MENTAL ILLNESS AND DRUG ADICTION


New York State is about to treat our mentally ill drug addicts very differently.

For too long, treatments have been handled separately, leaving one or the other to deepen and render recover less likely. People struggling both with mental illness and substance abuse don't get treatment for both conditions at the same time. What happens is the opportunity for relapse increases, causing a discontinuation of treatment and, in some cases, suicide.

I bring this up because I've just read about a rethinking on this flaw and the placement of Michael Hogan as New York State's Commissioner of Office of Mental Health.

His mission? To join the efforts of the Office of Alcohol and Substance Abuse Services and the Office of Mental Health.

The numbers are staggering. I read that over a million New Yorkers experience both mental illness and substance abuse while in the system.

My friends who work in the Mental Health industry, tell me there are a high number of patients who slip right back to an untenable state after leaving drug rehab simply because their other needs were not addressed.

I know I just posted a piece on the financial mishaps at Benedictine, but both hospitals provide quality services in these fields, although separately. I guess this will change all that.

Michael Hogan said in a recent article; "We have roughly three suicides a day in New York; 90 percent of whom we know from psychological autopsies had a mental illness at the time. And it's not just mental illness, it's very often drinking or drug use."

Gov Paterson recruited Hogan after learning of his years of service in Ohio, Connecticut and serving President Bush in his Mental Health think tank established back in 2002. The idea was to merge agency programs that would suit individual needs with the elimination of the wasted overlap in services. Thus saving money and lives.

When you think about it. Why did this “clash of program” issue linger for so long and where were the health care providers when the continued numbers of failures materialized year after year?

I know a family here in Kingston who lost their son in his 30's because of the befuddled method of treating the two issues separately. It may be a few years, but the system in its current form, was partly to blame. Medicaid simply didn't pay for him to get both kinds of help at once and the family lost a loved one because of it.

I found another quote from Hogan: "If you were going to treat people with both sets of problems, you would have to go to both sets of agencies and get two different licenses, you'd have to have two different waiting rooms. You would even have to have two different bathrooms, for Pete's sake."

Well, no more. The services will be integrated at the 1,200 mental health and substance abuse outpatient treatment centers here in NY. Including the facilities that handled the patient I mentioned.

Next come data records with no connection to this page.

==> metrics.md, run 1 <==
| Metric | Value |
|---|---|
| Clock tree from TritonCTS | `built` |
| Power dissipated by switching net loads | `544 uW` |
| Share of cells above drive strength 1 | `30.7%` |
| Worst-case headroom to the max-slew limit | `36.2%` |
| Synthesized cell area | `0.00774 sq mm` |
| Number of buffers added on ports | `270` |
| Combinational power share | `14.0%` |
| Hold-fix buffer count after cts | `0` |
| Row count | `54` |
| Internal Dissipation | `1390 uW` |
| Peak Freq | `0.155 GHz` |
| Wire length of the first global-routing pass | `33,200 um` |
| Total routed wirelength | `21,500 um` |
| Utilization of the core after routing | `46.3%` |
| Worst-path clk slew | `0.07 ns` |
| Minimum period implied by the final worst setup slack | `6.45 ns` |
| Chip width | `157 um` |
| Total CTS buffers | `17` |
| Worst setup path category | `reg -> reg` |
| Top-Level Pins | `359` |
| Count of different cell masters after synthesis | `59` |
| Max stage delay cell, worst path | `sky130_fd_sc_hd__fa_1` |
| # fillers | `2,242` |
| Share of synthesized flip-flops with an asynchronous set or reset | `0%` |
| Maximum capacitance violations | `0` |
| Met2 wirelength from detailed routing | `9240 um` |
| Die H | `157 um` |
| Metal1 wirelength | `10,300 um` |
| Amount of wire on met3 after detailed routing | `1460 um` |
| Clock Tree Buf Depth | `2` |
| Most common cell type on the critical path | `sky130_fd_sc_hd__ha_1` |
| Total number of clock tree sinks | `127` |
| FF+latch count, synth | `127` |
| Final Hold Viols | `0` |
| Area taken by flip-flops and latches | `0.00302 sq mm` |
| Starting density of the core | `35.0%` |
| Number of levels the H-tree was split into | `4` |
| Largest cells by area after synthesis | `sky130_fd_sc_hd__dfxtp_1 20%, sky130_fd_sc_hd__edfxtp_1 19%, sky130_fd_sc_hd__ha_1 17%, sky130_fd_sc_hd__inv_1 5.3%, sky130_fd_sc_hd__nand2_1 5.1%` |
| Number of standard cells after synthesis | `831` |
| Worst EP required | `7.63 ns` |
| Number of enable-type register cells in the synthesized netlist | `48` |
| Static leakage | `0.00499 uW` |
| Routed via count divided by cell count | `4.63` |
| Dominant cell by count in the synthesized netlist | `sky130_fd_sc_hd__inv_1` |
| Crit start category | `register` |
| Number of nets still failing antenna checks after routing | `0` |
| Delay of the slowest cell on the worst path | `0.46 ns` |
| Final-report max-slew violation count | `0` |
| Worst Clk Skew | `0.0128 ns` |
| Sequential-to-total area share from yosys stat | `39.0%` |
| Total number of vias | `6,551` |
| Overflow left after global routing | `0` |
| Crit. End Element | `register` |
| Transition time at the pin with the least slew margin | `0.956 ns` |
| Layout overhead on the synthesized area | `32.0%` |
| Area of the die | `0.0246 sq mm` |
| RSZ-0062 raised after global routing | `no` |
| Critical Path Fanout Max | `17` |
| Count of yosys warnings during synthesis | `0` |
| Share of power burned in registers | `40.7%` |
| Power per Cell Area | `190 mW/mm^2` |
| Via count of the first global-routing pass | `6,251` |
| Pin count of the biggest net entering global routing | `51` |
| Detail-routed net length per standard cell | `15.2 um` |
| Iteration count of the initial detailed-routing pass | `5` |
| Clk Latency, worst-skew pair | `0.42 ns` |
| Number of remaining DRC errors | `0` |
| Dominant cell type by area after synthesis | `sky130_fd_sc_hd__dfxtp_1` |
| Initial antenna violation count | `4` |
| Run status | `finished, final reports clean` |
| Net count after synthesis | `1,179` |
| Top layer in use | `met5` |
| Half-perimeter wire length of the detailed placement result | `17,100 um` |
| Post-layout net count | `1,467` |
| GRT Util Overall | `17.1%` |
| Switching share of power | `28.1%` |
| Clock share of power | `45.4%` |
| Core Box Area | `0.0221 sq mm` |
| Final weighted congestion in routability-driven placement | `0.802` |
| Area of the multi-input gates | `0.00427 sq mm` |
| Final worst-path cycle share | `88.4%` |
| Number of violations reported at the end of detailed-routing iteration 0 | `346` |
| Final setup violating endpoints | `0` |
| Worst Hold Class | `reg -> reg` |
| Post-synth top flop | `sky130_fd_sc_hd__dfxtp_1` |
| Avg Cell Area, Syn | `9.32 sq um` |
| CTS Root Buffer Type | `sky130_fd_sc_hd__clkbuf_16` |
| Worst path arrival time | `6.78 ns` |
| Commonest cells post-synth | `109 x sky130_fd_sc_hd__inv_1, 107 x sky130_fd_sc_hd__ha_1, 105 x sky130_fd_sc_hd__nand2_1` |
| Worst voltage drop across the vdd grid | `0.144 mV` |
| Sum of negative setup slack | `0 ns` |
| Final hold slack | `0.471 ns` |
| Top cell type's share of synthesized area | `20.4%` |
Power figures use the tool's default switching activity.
`src/rtl/core/dlha_ram.sv`:
```
`default_nettype none
module dlha_ram #(
  parameter int WIDTH = 8,
  parameter int DEPTH = 64
) (
  input  wire logic                     clk,
  input  wire logic                     we,
  input  wire logic [$clog2(DEPTH)-1:0] waddr,
  input  wire logic [WIDTH-1:0]         wdata,
  input  wire logic [$clog2(DEPTH)-1:0] raddr,
  output logic      [WIDTH-1:0]         rdata
);

  logic [WIDTH-1:0] mem [DEPTH];

  always_ff @(posedge clk) begin
    if (we) begin
      mem[waddr] <= wdata;
    end
    rdata <= mem[raddr];
  end

endmodule
`default_nettype wire

```
`config.mk`:
```
export PLATFORM = sky130hd
export DESIGN_NAME = dlha_ram
export DESIGN_NICKNAME = d
export VERILOG_FILES = /design/src/rtl/core/dlha_ram.sv
export SDC_FILE = /design/constraint.sdc
export NUM_CORES = 1
export LEC_CHECK = 0
export BUFFER_PORTS_ARGS = -buffer_cell sky130_fd_sc_hd__buf_2
export CORE_AREA = 2 2 195 197
export CTS_BUF_LIST = sky130_fd_sc_hd__clkbuf_8
export CTS_CLUSTER_SIZE = 12
export DETAILED_ROUTE_END_ITERATION = 16
export DIE_AREA = 0 0 197 199
export GPL_ROUTABILITY_DRIVEN = 1
export PLACE_DENSITY_LB_ADDON = 0.2
export SLEW_MARGIN = 20
export SYNTH_ARGS = -nofsm -noshare
export SYNTH_HDL_FRONTEND = slang
export SYNTH_SLANG_ARGS = --single-unit
```
`constraint.sdc`:
```
create_clock -name clk -period 5.65 [get_ports clk]
set_clock_uncertainty 0.1 [all_clocks]
set_input_delay 1.13 -clock clk [delete_from_list [all_inputs] [get_ports clk]]
set_output_delay 1.13 -clock clk [all_outputs]
set_load 0.03 [all_outputs]
```
--- config.mk ---
export PLATFORM = sky130hd
export DESIGN_NAME = sact_front
export DESIGN_NICKNAME = d
export VERILOG_FILES = /design/src/sact_pkg.sv /design/src/sact_front.sv
export SDC_FILE = /design/constraint.sdc
export NUM_CORES = 1
export LEC_CHECK = 0
export BUFFER_PORTS_ARGS = -buffer_cell sky130_fd_sc_hd__buf_2
export CORE_ASPECT_RATIO = 2
export CORE_MARGIN = 3
export CORE_UTILIZATION = 55
export CTS_CLUSTER_SIZE = 24
export DETAILED_ROUTE_END_ITERATION = 10
export PLACE_DENSITY = 0.78
export SLEW_MARGIN = 0
export SYNTH_ARGS = -nofsm -noshare
export SYNTH_HDL_FRONTEND = slang
export SYNTH_SLANG_ARGS = --single-unit
--- constraint.sdc ---
create_clock -name aclk -period 4.2 [get_ports aclk]
set_clock_uncertainty 0.1 [all_clocks]
set_input_delay 0.84 -clock aclk [delete_from_list [all_inputs] [get_ports aclk]]
set_output_delay 0.84 -clock aclk [all_outputs]
set_load 0.03 [all_outputs]
--- src/sact_pkg.sv ---
// package: shared constants and types of the cache tag lookup
package sact_pkg;
    localparam int MAX_SETS_DEF   = 256;
    localparam int MAX_WAYS_DEF   = 8;
    localparam int ADDR_WIDTH_DEF = 32;
    localparam int TAG_W          = 32;
    localparam int SET_OUT_W      = 8;
    localparam int RANK_W         = 3;
    localparam logic [RANK_W-1:0] RANK_MAX = 3'd7;
    localparam logic [15:0] LFSR_RESET = 16'd44257;

    localparam logic [2:0] CFG_WAY_BITS    = 3'd0;
    localparam logic [2:0] CFG_SET_BITS    = 3'd1;
    localparam logic [2:0] CFG_OFFSET_BITS = 3'd2;
    localparam logic [2:0] CFG_POLICY      = 3'd3;
    localparam logic [2:0] CFG_WT          = 3'd4;

    localparam logic [1:0] POL_FIFO       = 2'd0;
    localparam logic [1:0] POL_LRU        = 2'd1;
    localparam logic [1:0] POL_RANDOM     = 2'd2;
    localparam logic [1:0] POL_RANDOM_ALT = 2'd3;

    typedef struct packed {
        logic [1:0] way_bits;
        logic [3:0] set_bits;
        logic [3:0] offset_bits;
        logic [1:0] policy;
        logic       write_through;
    } cfg_t;

    function automatic logic [15:0] lfsr_step(input logic [15:0] l);
        logic b;
        b = l[0] ^ l[2] ^ l[3] ^ l[5];
        return {b, l[15:1]};
    endfunction
endpackage

--- src/sact_front.sv ---
// front end: accepts accesses, splits address into set and tag, queues them
module sact_front
    import sact_pkg::*;
#(
    parameter int MAX_SETS   = MAX_SETS_DEF,
    parameter int ADDR_WIDTH = ADDR_WIDTH_DEF
) (
    input  logic                        aclk,
    input  logic                        aresetn,
    input  cfg_t                        cfg,
    input  logic                        s_valid,
    output logic                        s_ready,
    input  logic                        s_func,
    input  logic [ADDR_WIDTH-1:0]       s_address,
    output logic                        q_valid,
    input  logic                        q_pop,
    output logic                        q_func,
    output logic [$clog2(MAX_SETS)-1:0] q_set,
    output logic [SET_OUT_W-1:0]        q_set_raw,
    output logic [TAG_W-1:0]            q_tag
);
    localparam int SW = (MAX_SETS > 1) ? $clog2(MAX_SETS) : 1;
    localparam int EW = 1 + SW + SET_OUT_W + TAG_W;
    logic [EW-1:0] q_reg [2];
    logic [1:0] cnt_reg, cnt_next;
    logic rd_reg, wr_reg;
    logic [3:0] sb;
    logic [ADDR_WIDTH-1:0] sh;
    logic [7:0] set_raw;
    logic [TAG_W-1:0] tag;
    logic [ADDR_WIDTH-1:0] tsh;
    logic push;

    assign sb = (cfg.set_bits > 4'd8) ? 4'd8 : cfg.set_bits;
    assign sh = s_address >> cfg.offset_bits;
    assign set_raw = sh[7:0] & 8'((9'd1 << sb) - 9'd1);
    assign tsh = sh >> sb;
    assign tag = TAG_W'(tsh);
    assign s_ready = (cnt_reg != 2'd2);
    assign push = s_valid && s_ready;
    assign q_valid = (cnt_reg != 2'd0);
    assign {q_func, q_set, q_set_raw, q_tag} = q_reg[rd_reg];

    always_comb begin
        cnt_next = cnt_reg;
        if (push && !q_pop) begin
            cnt_next = cnt_reg + 2'd1;
        end else if (!push && q_pop) begin
            cnt_next = cnt_reg - 2'd1;
        end
    end

    always_ff @(posedge aclk) begin
        if (!aresetn) begin
            cnt_reg <= '0;
            rd_reg <= 1'b0;
            wr_reg <= 1'b0;
        end else begin
            cnt_reg <= cnt_next;
            if (push) begin
                wr_reg <= !wr_reg;
            end
            if (q_pop) begin
                rd_reg <= !rd_reg;
            end
        end
    end

    always_ff @(posedge aclk) begin
        if (push) begin
            q_reg[wr_reg] <= {s_func, SW'(set_raw), set_raw, tag};
        end
    end
endmodule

I applaud Governor Paterson for appointing Michael Hogan and letting this integration of agencies prevail. We all know friends and family members who may have or will suffer through this nightmare at some point, so seeing this come to this point is a relief and hopeful.


2 comments:

Anonymous said...

As an employee in one of the facilities you mention, I applaud you for thinking this is worthy of public address.
All too often, I would witness examples of what you speak of and feel frustrated that the system works against people I have come to know through the programs. Everyone deserves a fighting chance for full recovery.

I knew nothing of the impending change in handling the dual affliction until a few weeks ago and I am cautiously optimistic of its success. Change is difficult for many people but it has to happen.

Anonymous said...

Hogan is a good man, knows the health care industry like he built it himself. I expect a good attempt from him. Lets give Bush credit for picking him back then.